[Study material]

From an optimization exercise on the open Yosys and OpenROAD flow, aimed at small area, a short achievable clock period and few clock cycles; shortcuts taken in it are not production practice.
Function was not checked in any run shown here: the RTL went through the layout flow alone.
Power figures rest on the tool's default switching activity, not on a simulated workload.

File: flow/run.sh
#!/bin/bash
# synth_recipe.tcl (not shown) runs the flow's synth.tcl, then flattens the netlist and writes it again
# the make line also repeats each setting of config.mk as NAME=value (left out here)
make -C /OpenROAD-flow-scripts/flow DESIGN_CONFIG=/design/flow/config.mk WORK_HOME=/design/flow/orfs CLKGATE_MAP_FILE= SYNTH_SCRIPT=/design/flow/synth_recipe.tcl finish
File: flow/config.mk
export PLATFORM = sky130hd
export DESIGN_NAME = Translate
export DESIGN_NICKNAME = Translate
export VERILOG_FILES = /design/flow/design.v
export SDC_FILE = /design/flow/constraint.sdc
export NUM_CORES = 4
export LEC_CHECK = 0
export CAP_MARGIN = 20
export CORE_MARGIN = 2
export CORE_UTILIZATION = 40
export SLEW_MARGIN = 20
File: flow/constraint.sdc
create_clock -name core_clock -period 6.0 [get_ports {CLK}]
set_input_delay 1.2000 -clock core_clock [delete_from_list [all_inputs] [get_ports {CLK}]]
set_output_delay 1.2000 -clock core_clock [all_outputs]
set_load 0.01 [all_outputs]
File: flow/design.v
`timescale 1ns / 1ps
module Translate (
    input             CLK,
    input             RSTn,        
    output     [15:0] MADDR,       
    output            M_W,         
    output     [15:0] MDATAOUT,    
    input      [15:0] MDATAIN,     
    output            HALTED
);
    localparam [3:0] OP_LW = 4'b0001, OP_SW = 4'b0011, OP_AND = 4'b0101,
                     OP_OR = 4'b0110, OP_ADD = 4'b0111, OP_SUB = 4'b1000,
                     OP_SLT = 4'b1001, OP_BEQ = 4'b1010, OP_J = 4'b1011,
                     OP_ADDI = 4'b1100;
    function is_halt_op(input [3:0] o);
        is_halt_op = (o == 4'b0000) || (o == 4'b0010) || (o == 4'b0100) ||
                     (o == 4'b1101) || (o == 4'b1110) || (o == 4'b1111);
    endfunction
    reg  [255:0] RF;       
    reg  [15:0] MA;        
    reg         MF;        
    reg         MWR;       
    reg  [15:0] P;         
    reg         AV;        
    reg  [15:0] IR;
    reg         IV;
    reg  [15:0] IPC1;      
    reg  [3:0]  RB;        
    reg  [15:0] EI;
    reg         EV;
    reg  [15:0] OA, OB;    
    reg         PA, PB;    
    reg  [15:0] BTE;       
    reg         LWP;       
    reg  [3:0]  LWD;       
    reg         H;         
    wire [3:0] eop = EI[15:12];
    wire [3:0] ewa = EI[11:8];
    wire [7:0] eim = EI[7:0];
    wire e_lw   = (eop == OP_LW);
    wire e_sw   = (eop == OP_SW);
    wire e_sub  = (eop == OP_SUB);
    wire e_slt  = (eop == OP_SLT);
    wire e_add  = (eop == OP_ADD);
    wire e_beq  = (eop == OP_BEQ);
    wire e_halt = is_halt_op(eop);
    wire e_wr   = (eop == OP_AND) | (eop == OP_OR) | e_add | e_sub | e_slt | (eop == OP_ADDI);
    wire ex = EV & ~LWP & ~H;
    wire        inv = e_sub | e_slt;
    wire [15:0] Bx  = inv ? ~OB : OB;
    wire [16:0] S   = {1'b0, OA} + {1'b0, Bx} + {16'b0, inv};
    wire        ovf = (OA[15] == Bx[15]) & (S[15] != OA[15]);
    reg [15:0] res;
    always @(*) begin
        case (eop)
        OP_AND:  res = OA & OB;
        OP_OR:   res = OA | OB;
        OP_SLT:  res = {15'b0, ~S[16]};
        OP_ADDI: res = {8'b0, eim};
        default: res = S[15:0];
        endcase
    end
    wire we    = ex & e_wr;
    wire ovw   = ex & (e_add | e_sub);
    wire taken = ex & e_beq & (OA == OB);
    wire [8:0] eim1 = {1'b0, eim} + 9'd1;
    wire hitR  = IV & (IPC1 == {7'b0, eim1});
    wire hitA  = AV & (P == {7'b0, eim1});
    wire hit   = ex & e_sw & (hitR | hitA);
    wire [3:0] rop = IR[15:12];
    wire [3:0] ra  = IR[7:4];
    wire r_j  = (rop == OP_J);
    wire r_sw = (rop == OP_SW);
    wire radv = ~LWP;                         
    wire rsq  = taken | (hit & hitR);         
    wire rfold = IV & r_j & radv & ~rsq;
    wire [15:0] rfa = RF[{ra, 4'b0} +: 16];
    wire [15:0] rfb = RF[{RB, 4'b0} +: 16];
    wire [15:0] ovword = {15'b0, ovf};
    wire [15:0] fa = (we & (ewa == ra)) ? res : (ovw & (ra == 4'd7)) ? ovword : rfa;
    wire [15:0] fb = (we & (ewa == RB)) ? res : (ovw & (RB == 4'd7)) ? ovword : rfb;
    wire [3:0] aop = MDATAIN[15:12];
    wire asq   = taken | hit | rfold;
    wire afold = AV & (aop == OP_J) & ~(IV & r_sw) & ~asq;
    wire acap  = AV & ~asq & ~afold;
    wire ev_n   = radv ? (IV & ~rsq & ~r_j) : EV;
    wire [15:0] ni = radv ? IR : EI;
    wire lwp_n  = ex & e_lw;
    wire h_n    = H | (ex & e_halt);
    wire nex    = ev_n & ~lwp_n & ~h_n;
    wire nlw    = nex & (ni[15:12] == OP_LW);
    wire nsw    = nex & (ni[15:12] == OP_SW);
    wire dnext  = nlw | nsw;
    wire [15:0] seq  = MF ? MA + 16'd1 : P;
    wire [15:0] cand = taken ? BTE :
                       hit   ? {8'b0, eim} :
                       rfold ? {8'b0, IR[11:4]} :
                       afold ? {8'b0, MDATAIN[11:4]} : seq;
    assign MADDR    = MA;
    assign M_W      = MWR;
    assign MDATAOUT = OB;
    assign HALTED   = H | (EV & ~LWP & e_halt);
    wire [15:0] wd = LWP ? MDATAIN : res;
    integer k;
    always @(posedge CLK) begin
        for (k = 0; k < 16; k = k + 1) begin
            if (LWP ? (LWD == k) : (we & (ewa == k)))
                RF[16*k +: 16] <= wd;
            else if (k == 7 && ovw)
                RF[16*k +: 16] <= ovword;
        end
    end
    wire [4:0] zm1 = {1'b0, IR[3:0]} - 5'd1;
    always @(posedge CLK) begin
        LWD <= ewa;
        if (acap) begin
            IR   <= MDATAIN;
            IPC1 <= P;
            RB   <= (aop == OP_SW || aop == OP_BEQ) ? MDATAIN[11:8] : MDATAIN[3:0];
        end
        if (radv) begin
            EI  <= IR;
            OA  <= fa;
            OB  <= fb;
            PA  <= ex & e_lw & (ewa == ra);
            PB  <= ex & e_lw & (ewa == RB);
            BTE <= IPC1 + {{11{zm1[4]}}, zm1};
        end else begin
            if (PA) OA <= MDATAIN;
            if (PB) OB <= MDATAIN;
        end
        MA <= dnext ? {8'b0, ni[7:0]} : cand;
        P  <= dnext ? cand : seq;
        if (!RSTn) begin
            MA  <= 16'd0;
            MF  <= 1'b1;
            MWR <= 1'b0;
            AV  <= 1'b0;
            IV  <= 1'b0;
            EV  <= 1'b0;
            LWP <= 1'b0;
            H   <= 1'b0;
        end else begin
            MF  <= ~dnext;
            MWR <= nsw;
            AV  <= MF & ~asq & ~afold;
            IV  <= acap | (IV & ~radv & ~rsq);
            EV  <= ev_n;
            LWP <= lwp_n;
            H   <= h_n;
        end
    end
endmodule
Background: an optimization exercise with open tools, aiming at small area and a short achievable clock period. Do not read the settings as production practice.
The RTL was checked by simulation tests, not by an equivalence proof against the original design.
Power and IR drop assume default switching activity.

==> flow/design.v (outline; a module is shown in full before it is edited, if it fits) <==
// module register: 18 lines
// module delay: 26 lines
// module multiplexer: 12 lines
// module multiplier: 11 lines
// module adder: 12 lines
// module comparator: 10 lines
// module rectifier: 10 lines
// module distortion: 1496 lines
module distortion
#(
    parameter int WIDTH = 24
)
(
    input logic clk,
    input logic reset,
    input logic enable,
    input logic [WIDTH-1:0] in,
    input logic [WIDTH-1:0] gain,
    input logic [WIDTH-1:0] threshold,
    output logic [WIDTH-1:0] out
);
  // ...
==> flow/run.sh <==
#!/bin/bash
# synth_recipe.tcl (not shown) runs the flow's synth.tcl, then flattens the netlist and writes it again
# the make line also repeats each setting of config.mk as NAME=value (left out here)
make -C /OpenROAD-flow-scripts/flow DESIGN_CONFIG=/design/flow/config.mk WORK_HOME=/design/flow/orfs CLKGATE_MAP_FILE= SYNTH_SCRIPT=/design/flow/synth_recipe.tcl finish
==> flow/config.mk <==
export PLATFORM = sky130hd
export DESIGN_NAME = distortion
export DESIGN_NICKNAME = distortion
export VERILOG_FILES = /design/flow/design.v
export SDC_FILE = /design/flow/constraint.sdc
export NUM_CORES = 4
export LEC_CHECK = 0
export CAP_MARGIN = 20
export CORE_MARGIN = 2
export CORE_UTILIZATION = 40
export SETUP_SLACK_MARGIN = 4.6
export SLEW_MARGIN = 20
export TNS_END_PERCENT = 0
==> flow/constraint.sdc <==
create_clock -name core_clock -period 7.5 [get_ports {clk}]
set_input_delay 1.5000 -clock core_clock [delete_from_list [all_inputs] [get_ports {clk}]]
set_output_delay 1.5000 -clock core_clock [all_outputs]
set_load 0.01 [all_outputs]
==> out/qor.csv, run 1 <==
stage,metric,value,unit
run_status,outcome,finished clean,
cells_and_area,clk cell area share,0.0346,
timing,Setup TNS,0,ns
power,Tot Pwr,12.4,mW
cells_and_area,Final Util,0.475,
cells_and_area,buffering overhead,0.0868,
clocking,root buf cell,clkbuf_16,
power,peak supply drop,0.259,mV
clocking,CTS tree,yes,
power,Flop pwr share,0.206,
worst_setup_path,Critical Path RT,7.84,ns
worst_setup_path,CP Capture Point,r2[64]$_DFFE_PP_,
cells_and_area,multi-input gates,1530,
cells_and_area,"most common cell after layout, fill and taps aside",inv_1,
timing,Slew Limit Fails,0,
min_path,worst hold-check path type,reg2reg,
global_route,largest net degree at the start of global routing,75,
cells_and_area,clock buffer count,31,
cells_and_area,fraction of standard cell area in multi-input logic,0.557,
synth,Mapped Nets,2728,
worst_setup_path,kind of critical path,reg2reg,
power,Main power group,combinational logic,
synth,"Avg Cell Area, Syn",10.4,um2
synth,Post-synth EDFFs,162,
timing,Final min period,3.30,ns
placed_design,Inst Count DP,2983,
clocking,post-CTS setup buffer count,53,
power,Comb power frac,0.681,
drt,WL met3,6570,um
placed_design,Placement Setup Slack,3.19,ns
drt,1st-pass router iterations,7,
power,Switching Power,5.65,mW
synth,xor/xnor cell area share of the yosys netlist,0.126,
worst_setup_path,Critical Path Start,d[20]$_DFFE_PP_,
==> run 2: changes to the inputs <==
--- a/flow/design.v
+++ b/flow/design.v
@@ -117,22 +117,22 @@
 wire  [24:0] gx = {gain, 1'b0};
 always_comb begin
     for (int i = 0; i < 12; i++) begin
         e_one[i] = gx[2*i+1] ^ gx[2*i];
         e_two[i] = (gx[2*i+2] & ~gx[2*i+1] & ~gx[2*i]) | (~gx[2*i+2] & gx[2*i+1] & gx[2*i]);
         e_neg[i] = gx[2*i+2] & ~(gx[2*i+1] & gx[2*i]);
     end
 end
-logic v1, v2;
+logic v1, v2, v3;
 always_ff @(posedge clk or posedge reset) begin
     if (reset) begin
-        v1 <= 1'b0; v2 <= 1'b0;
+        v1 <= 1'b0; v2 <= 1'b0; v3 <= 1'b0;
     end else if (enable) begin
-        v1 <= 1'b1; v2 <= v1;
+        v1 <= 1'b1; v2 <= v1; v3 <= v2;
     end
 end
 always_ff @(posedge clk) begin
     if (enable) begin
         d <= in; b_one <= e_one; b_two <= e_two; b_neg <= e_neg; b_g23 <= gain[23];
     end
 end
 wire pp_0_0 = ((b_one[0] & d[0]) | (b_two[0] & 1'b0)) ^ b_neg[0];
@@ -1571,25 +1571,23 @@
 assign pg6[35] = pg5[35] | (pp5[35] & pg5[3]);
 assign pp6[35] = pp5[35] & pp5[3];
 assign pg6[36] = pg5[36] | (pp5[36] & pg5[4]);
 assign pp6[36] = pp5[36] & pp5[4];
 wire [36:0] pcarry = {pg6[35:0], 1'b0};
 wire [36:0] psum_w = pp0 ^ pcarry;
 wire [43:0] psum = {psum_w, 7'b0};
 logic [23:0] x, t;
-always_ff @(posedge clk or posedge reset) begin
-    if (reset) begin
-        x <= '0; t <= '0;
-    end else if (enable) begin
-        x <= v2 ? psum[43:20] : '0; t <= threshold;
+always_ff @(posedge clk) begin
+    if (enable) begin
+        x <= psum[43:20]; t <= threshold;
     end
 end
 wire        cmp_pos = x >= t;
 wire [25:0] neg_sum = {{2{x[23]}}, x} + {2'b00, t} + 26'h3FFFFFF;
 wire        cmp_neg = neg_sum[25];
 wire        cmp = x[23] ? cmp_neg : cmp_pos;
 wire [23:0] lvl = x[23] ? (~t + 24'd1) : t;
 always_ff @(posedge clk or posedge reset) begin
     if (reset) out <= '0;
-    else if (enable) out <= cmp ? lvl : x;
+    else if (enable) out <= v3 ? (cmp ? lvl : x) : '0;
 end
 endmodule
==> flow/config.mk (replaced) <==
export PLATFORM = sky130hd
export DESIGN_NAME = distortion
export DESIGN_NICKNAME = distortion
export VERILOG_FILES = /design/flow/design.v
export SDC_FILE = /design/flow/constraint.sdc
export NUM_CORES = 4
export LEC_CHECK = 0
export CAP_MARGIN = 20
export CORE_MARGIN = 2
export CORE_UTILIZATION = 40
export SETUP_SLACK_MARGIN = 4.4
export SLEW_MARGIN = 20
export TNS_END_PERCENT = 0
==> run 2 against run 1 <==
Compared with the run above: routed wire length down 5.7%; sequential power increased by 8.6%; fmax fell by 0.16%; global-route usage is 0.80 points lower; cell area decreased by 2.2%; cell count shrank 4.6%; sequential share of layout area increased by 1.5 points; clock skew up 0.0053 ns; worst hold slack gained 0.00088 ns; critical path depth shrank 1; first-iteration DRC count is 19% lower; sequential cell count is 1 higher; largest power group unchanged.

[/Study material]

◆ Work instructions
Among the lines above, which hold the word "with"? Report each one.

◆ Answer box
Background: an optimization exercise with open tools, aiming at small area and a short achievable clock period. Do not read the settings as production practice.
Compared with the run above: routed wire length down 5.7%; sequential power increased by 8.6%; fmax fell by 0.16%; global-route usage is 0.80 points lower; cell area decreased by 2.2%; cell count shrank 4.6%; sequential share of layout area increased by 1.5 points; clock skew up 0.0053 ns; worst hold slack gained 0.00088 ns; critical path depth shrank 1; first-iteration DRC count is 19% lower; sequential cell count is 1 higher; largest power group unchanged.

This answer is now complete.